**** EXCERPTED RECORDS
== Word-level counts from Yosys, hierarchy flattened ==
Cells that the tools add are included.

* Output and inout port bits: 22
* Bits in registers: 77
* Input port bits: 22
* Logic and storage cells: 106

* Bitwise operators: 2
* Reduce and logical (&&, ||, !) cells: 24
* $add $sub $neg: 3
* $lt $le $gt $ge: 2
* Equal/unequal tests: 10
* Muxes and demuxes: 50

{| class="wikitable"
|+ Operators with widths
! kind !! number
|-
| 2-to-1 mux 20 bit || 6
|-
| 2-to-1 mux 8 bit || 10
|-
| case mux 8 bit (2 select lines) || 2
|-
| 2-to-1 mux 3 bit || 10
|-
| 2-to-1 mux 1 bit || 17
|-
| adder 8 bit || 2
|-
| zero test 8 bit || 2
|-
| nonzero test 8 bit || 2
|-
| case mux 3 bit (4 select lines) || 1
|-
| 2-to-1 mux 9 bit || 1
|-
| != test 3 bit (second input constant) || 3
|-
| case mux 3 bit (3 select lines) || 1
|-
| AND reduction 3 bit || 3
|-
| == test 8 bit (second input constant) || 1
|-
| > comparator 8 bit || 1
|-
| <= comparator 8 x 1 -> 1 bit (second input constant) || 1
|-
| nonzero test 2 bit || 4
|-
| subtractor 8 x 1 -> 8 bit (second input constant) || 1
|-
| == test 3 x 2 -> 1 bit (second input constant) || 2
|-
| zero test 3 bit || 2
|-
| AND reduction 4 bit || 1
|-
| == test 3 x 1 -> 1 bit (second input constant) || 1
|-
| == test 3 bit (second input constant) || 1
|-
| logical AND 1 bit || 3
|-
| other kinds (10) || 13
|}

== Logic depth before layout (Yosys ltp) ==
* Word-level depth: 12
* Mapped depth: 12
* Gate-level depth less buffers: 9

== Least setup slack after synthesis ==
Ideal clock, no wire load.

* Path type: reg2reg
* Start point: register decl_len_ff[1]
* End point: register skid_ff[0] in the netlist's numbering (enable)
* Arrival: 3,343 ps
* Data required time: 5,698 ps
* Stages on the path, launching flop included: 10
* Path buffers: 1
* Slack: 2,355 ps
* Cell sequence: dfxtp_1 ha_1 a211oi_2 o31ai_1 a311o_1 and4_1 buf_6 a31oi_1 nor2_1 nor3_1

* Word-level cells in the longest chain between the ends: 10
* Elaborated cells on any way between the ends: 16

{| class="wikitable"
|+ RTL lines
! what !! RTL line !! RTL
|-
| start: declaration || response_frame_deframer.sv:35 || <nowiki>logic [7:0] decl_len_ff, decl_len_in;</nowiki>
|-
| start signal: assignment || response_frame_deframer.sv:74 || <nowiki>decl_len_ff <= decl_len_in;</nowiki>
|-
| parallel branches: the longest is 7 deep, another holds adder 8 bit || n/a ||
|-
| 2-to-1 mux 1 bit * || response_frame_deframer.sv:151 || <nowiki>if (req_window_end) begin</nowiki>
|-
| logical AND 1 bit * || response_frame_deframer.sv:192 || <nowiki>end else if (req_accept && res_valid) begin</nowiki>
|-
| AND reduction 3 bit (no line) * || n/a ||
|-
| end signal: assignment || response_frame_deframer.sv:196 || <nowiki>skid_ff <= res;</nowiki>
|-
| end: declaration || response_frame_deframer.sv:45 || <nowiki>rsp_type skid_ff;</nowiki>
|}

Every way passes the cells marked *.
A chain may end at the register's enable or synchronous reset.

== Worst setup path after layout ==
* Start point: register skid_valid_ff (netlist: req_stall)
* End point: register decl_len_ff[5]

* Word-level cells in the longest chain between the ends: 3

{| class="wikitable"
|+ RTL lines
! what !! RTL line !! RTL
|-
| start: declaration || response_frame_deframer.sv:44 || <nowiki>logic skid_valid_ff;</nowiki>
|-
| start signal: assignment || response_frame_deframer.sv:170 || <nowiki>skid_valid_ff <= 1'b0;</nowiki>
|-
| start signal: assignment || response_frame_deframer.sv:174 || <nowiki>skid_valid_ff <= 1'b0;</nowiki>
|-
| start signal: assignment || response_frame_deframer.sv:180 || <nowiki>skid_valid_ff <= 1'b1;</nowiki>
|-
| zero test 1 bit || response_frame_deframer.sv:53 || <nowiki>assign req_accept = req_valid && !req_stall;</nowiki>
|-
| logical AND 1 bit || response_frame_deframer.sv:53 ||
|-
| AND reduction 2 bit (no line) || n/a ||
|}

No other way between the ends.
********
**WORK REQUEST**
Would you report every line of the entries above containing the word "comparator"?

**THE COMPLETED TASK**
| > comparator 8 bit || 1
| <= comparator 8 x 1 -> 1 bit (second input constant) || 1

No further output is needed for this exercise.